◆ TASK TO CARRY OUT
Word for word, the records below are to be set down again.

◆ Stored items
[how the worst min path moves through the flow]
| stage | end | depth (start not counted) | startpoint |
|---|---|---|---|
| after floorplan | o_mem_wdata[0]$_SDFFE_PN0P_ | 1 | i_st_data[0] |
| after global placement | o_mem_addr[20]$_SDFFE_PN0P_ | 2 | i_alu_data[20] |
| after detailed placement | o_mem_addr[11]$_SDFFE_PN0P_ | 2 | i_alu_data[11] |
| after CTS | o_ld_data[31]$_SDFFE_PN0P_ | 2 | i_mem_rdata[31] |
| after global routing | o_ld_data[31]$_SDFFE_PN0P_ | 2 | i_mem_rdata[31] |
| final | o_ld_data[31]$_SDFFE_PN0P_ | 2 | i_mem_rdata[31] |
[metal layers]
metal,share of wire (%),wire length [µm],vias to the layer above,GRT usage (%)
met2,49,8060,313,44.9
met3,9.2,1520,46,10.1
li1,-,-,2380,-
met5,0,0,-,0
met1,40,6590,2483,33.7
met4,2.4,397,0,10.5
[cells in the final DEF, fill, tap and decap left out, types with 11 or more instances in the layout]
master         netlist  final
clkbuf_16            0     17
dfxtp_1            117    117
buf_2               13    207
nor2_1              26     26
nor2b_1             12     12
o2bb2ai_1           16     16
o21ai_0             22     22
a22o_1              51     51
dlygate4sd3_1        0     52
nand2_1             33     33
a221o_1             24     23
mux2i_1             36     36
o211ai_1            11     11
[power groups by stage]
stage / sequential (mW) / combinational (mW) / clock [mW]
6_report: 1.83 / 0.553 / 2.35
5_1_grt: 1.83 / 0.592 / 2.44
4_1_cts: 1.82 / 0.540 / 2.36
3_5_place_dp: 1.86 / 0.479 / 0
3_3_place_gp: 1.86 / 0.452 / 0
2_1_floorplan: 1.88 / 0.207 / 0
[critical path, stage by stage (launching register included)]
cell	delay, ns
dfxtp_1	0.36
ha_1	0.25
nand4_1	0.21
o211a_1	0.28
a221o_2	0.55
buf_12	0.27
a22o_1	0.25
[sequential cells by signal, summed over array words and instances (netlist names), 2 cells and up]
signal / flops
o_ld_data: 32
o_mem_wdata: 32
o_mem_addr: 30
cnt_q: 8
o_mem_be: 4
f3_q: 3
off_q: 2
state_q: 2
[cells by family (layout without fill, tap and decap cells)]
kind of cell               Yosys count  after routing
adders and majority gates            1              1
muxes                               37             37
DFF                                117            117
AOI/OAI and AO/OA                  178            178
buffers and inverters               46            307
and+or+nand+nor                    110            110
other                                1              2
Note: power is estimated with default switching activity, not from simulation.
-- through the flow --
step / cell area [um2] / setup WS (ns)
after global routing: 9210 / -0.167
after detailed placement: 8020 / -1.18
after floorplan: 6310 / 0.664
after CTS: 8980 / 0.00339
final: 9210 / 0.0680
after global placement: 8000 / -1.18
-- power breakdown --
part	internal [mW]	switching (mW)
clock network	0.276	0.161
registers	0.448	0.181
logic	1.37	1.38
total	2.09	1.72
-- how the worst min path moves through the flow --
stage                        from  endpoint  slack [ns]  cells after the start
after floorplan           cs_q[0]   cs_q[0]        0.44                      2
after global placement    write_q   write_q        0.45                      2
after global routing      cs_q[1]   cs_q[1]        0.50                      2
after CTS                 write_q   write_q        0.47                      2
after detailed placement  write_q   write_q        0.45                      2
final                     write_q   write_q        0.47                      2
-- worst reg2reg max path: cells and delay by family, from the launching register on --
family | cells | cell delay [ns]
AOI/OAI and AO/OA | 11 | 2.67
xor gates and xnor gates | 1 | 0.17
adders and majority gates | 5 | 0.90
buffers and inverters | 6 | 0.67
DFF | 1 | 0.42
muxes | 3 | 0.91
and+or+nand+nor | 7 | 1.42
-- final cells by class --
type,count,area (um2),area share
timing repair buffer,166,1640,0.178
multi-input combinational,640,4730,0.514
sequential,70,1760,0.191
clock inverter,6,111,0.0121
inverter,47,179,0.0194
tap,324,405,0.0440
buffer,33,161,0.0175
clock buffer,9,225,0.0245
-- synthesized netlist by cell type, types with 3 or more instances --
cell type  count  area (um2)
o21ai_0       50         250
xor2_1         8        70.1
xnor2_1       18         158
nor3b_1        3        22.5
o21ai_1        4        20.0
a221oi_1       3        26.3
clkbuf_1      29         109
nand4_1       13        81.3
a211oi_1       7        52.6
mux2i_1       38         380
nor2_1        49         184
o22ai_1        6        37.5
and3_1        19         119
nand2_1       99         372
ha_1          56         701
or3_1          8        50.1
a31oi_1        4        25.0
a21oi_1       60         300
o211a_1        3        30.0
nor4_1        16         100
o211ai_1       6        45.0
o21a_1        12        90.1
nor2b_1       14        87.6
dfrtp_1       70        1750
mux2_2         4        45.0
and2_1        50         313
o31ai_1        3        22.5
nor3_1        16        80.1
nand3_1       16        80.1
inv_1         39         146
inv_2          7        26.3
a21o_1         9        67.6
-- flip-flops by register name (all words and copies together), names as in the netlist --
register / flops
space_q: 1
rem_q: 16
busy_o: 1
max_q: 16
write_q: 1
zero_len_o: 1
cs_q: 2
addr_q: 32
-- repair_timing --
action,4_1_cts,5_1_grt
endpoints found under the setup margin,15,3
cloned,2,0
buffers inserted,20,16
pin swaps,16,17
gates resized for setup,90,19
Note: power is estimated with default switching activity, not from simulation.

◆ ANSWER TO THE PROBLEM
[how the worst min path moves through the flow]
| stage | end | depth (start not counted) | startpoint |
|---|---|---|---|
| after floorplan | o_mem_wdata[0]$_SDFFE_PN0P_ | 1 | i_st_data[0] |
| after global placement | o_mem_addr[20]$_SDFFE_PN0P_ | 2 | i_alu_data[20] |
| after detailed placement | o_mem_addr[11]$_SDFFE_PN0P_ | 2 | i_alu_data[11] |
| after CTS | o_ld_data[31]$_SDFFE_PN0P_ | 2 | i_mem_rdata[31] |
| after global routing | o_ld_data[31]$_SDFFE_PN0P_ | 2 | i_mem_rdata[31] |
| final | o_ld_data[31]$_SDFFE_PN0P_ | 2 | i_mem_rdata[31] |
[metal layers]
metal,share of wire (%),wire length [µm],vias to the layer above,GRT usage (%)
met2,49,8060,313,44.9
met3,9.2,1520,46,10.1
li1,-,-,2380,-
met5,0,0,-,0
met1,40,6590,2483,33.7
met4,2.4,397,0,10.5
[cells in the final DEF, fill, tap and decap left out, types with 11 or more instances in the layout]
master         netlist  final
clkbuf_16            0     17
dfxtp_1            117    117
buf_2               13    207
nor2_1              26     26
nor2b_1             12     12
o2bb2ai_1           16     16
o21ai_0             22     22
a22o_1              51     51
dlygate4sd3_1        0     52
nand2_1             33     33
a221o_1             24     23
mux2i_1             36     36
o211ai_1            11     11
[power groups by stage]
stage / sequential (mW) / combinational (mW) / clock [mW]
6_report: 1.83 / 0.553 / 2.35
5_1_grt: 1.83 / 0.592 / 2.44
4_1_cts: 1.82 / 0.540 / 2.36
3_5_place_dp: 1.86 / 0.479 / 0
3_3_place_gp: 1.86 / 0.452 / 0
2_1_floorplan: 1.88 / 0.207 / 0
[critical path, stage by stage (launching register included)]
cell	delay, ns
dfxtp_1	0.36
ha_1	0.25
nand4_1	0.21
o211a_1	0.28
a221o_2	0.55
buf_12	0.27
a22o_1	0.25
[sequential cells by signal, summed over array words and instances (netlist names), 2 cells and up]
signal / flops
o_ld_data: 32
o_mem_wdata: 32
o_mem_addr: 30
cnt_q: 8
o_mem_be: 4
f3_q: 3
off_q: 2
state_q: 2
[cells by family (layout without fill, tap and decap cells)]
kind of cell               Yosys count  after routing
adders and majority gates            1              1
muxes                               37             37
DFF                                117            117
AOI/OAI and AO/OA                  178            178
buffers and inverters               46            307
and+or+nand+nor                    110            110
other                                1              2
Note: power is estimated with default switching activity, not from simulation.
-- through the flow --
step / cell area [um2] / setup WS (ns)
after global routing: 9210 / -0.167
after detailed placement: 8020 / -1.18
after floorplan: 6310 / 0.664
after CTS: 8980 / 0.00339
final: 9210 / 0.0680
after global placement: 8000 / -1.18
-- power breakdown --
part	internal [mW]	switching (mW)
clock network	0.276	0.161
registers	0.448	0.181
logic	1.37	1.38
total	2.09	1.72
-- how the worst min path moves through the flow --
stage                        from  endpoint  slack [ns]  cells after the start
after floorplan           cs_q[0]   cs_q[0]        0.44                      2
after global placement    write_q   write_q        0.45                      2
after global routing      cs_q[1]   cs_q[1]        0.50                      2
after CTS                 write_q   write_q        0.47                      2
after detailed placement  write_q   write_q        0.45                      2
final                     write_q   write_q        0.47                      2
-- worst reg2reg max path: cells and delay by family, from the launching register on --
family | cells | cell delay [ns]
AOI/OAI and AO/OA | 11 | 2.67
xor gates and xnor gates | 1 | 0.17
adders and majority gates | 5 | 0.90
buffers and inverters | 6 | 0.67
DFF | 1 | 0.42
muxes | 3 | 0.91
and+or+nand+nor | 7 | 1.42
-- final cells by class --
type,count,area (um2),area share
timing repair buffer,166,1640,0.178
multi-input combinational,640,4730,0.514
sequential,70,1760,0.191
clock inverter,6,111,0.0121
inverter,47,179,0.0194
tap,324,405,0.0440
buffer,33,161,0.0175
clock buffer,9,225,0.0245
-- synthesized netlist by cell type, types with 3 or more instances --
cell type  count  area (um2)
o21ai_0       50         250
xor2_1         8        70.1
xnor2_1       18         158
nor3b_1        3        22.5
o21ai_1        4        20.0
a221oi_1       3        26.3
clkbuf_1      29         109
nand4_1       13        81.3
a211oi_1       7        52.6
mux2i_1       38         380
nor2_1        49         184
o22ai_1        6        37.5
and3_1        19         119
nand2_1       99         372
ha_1          56         701
or3_1          8        50.1
a31oi_1        4        25.0
a21oi_1       60         300
o211a_1        3        30.0
nor4_1        16         100
o211ai_1       6        45.0
o21a_1        12        90.1
nor2b_1       14        87.6
dfrtp_1       70        1750
mux2_2         4        45.0
and2_1        50         313
o31ai_1        3        22.5
nor3_1        16        80.1
nand3_1       16        80.1
inv_1         39         146
inv_2          7        26.3
a21o_1         9        67.6
-- flip-flops by register name (all words and copies together), names as in the netlist --
register / flops
space_q: 1
rem_q: 16
busy_o: 1
max_q: 16
write_q: 1
zero_len_o: 1
cs_q: 2
addr_q: 32
-- repair_timing --
action,4_1_cts,5_1_grt
endpoints found under the setup margin,15,3
cloned,2,0
buffers inserted,20,16
pin swaps,16,17
gates resized for setup,90,19
Note: power is estimated with default switching activity, not from simulation.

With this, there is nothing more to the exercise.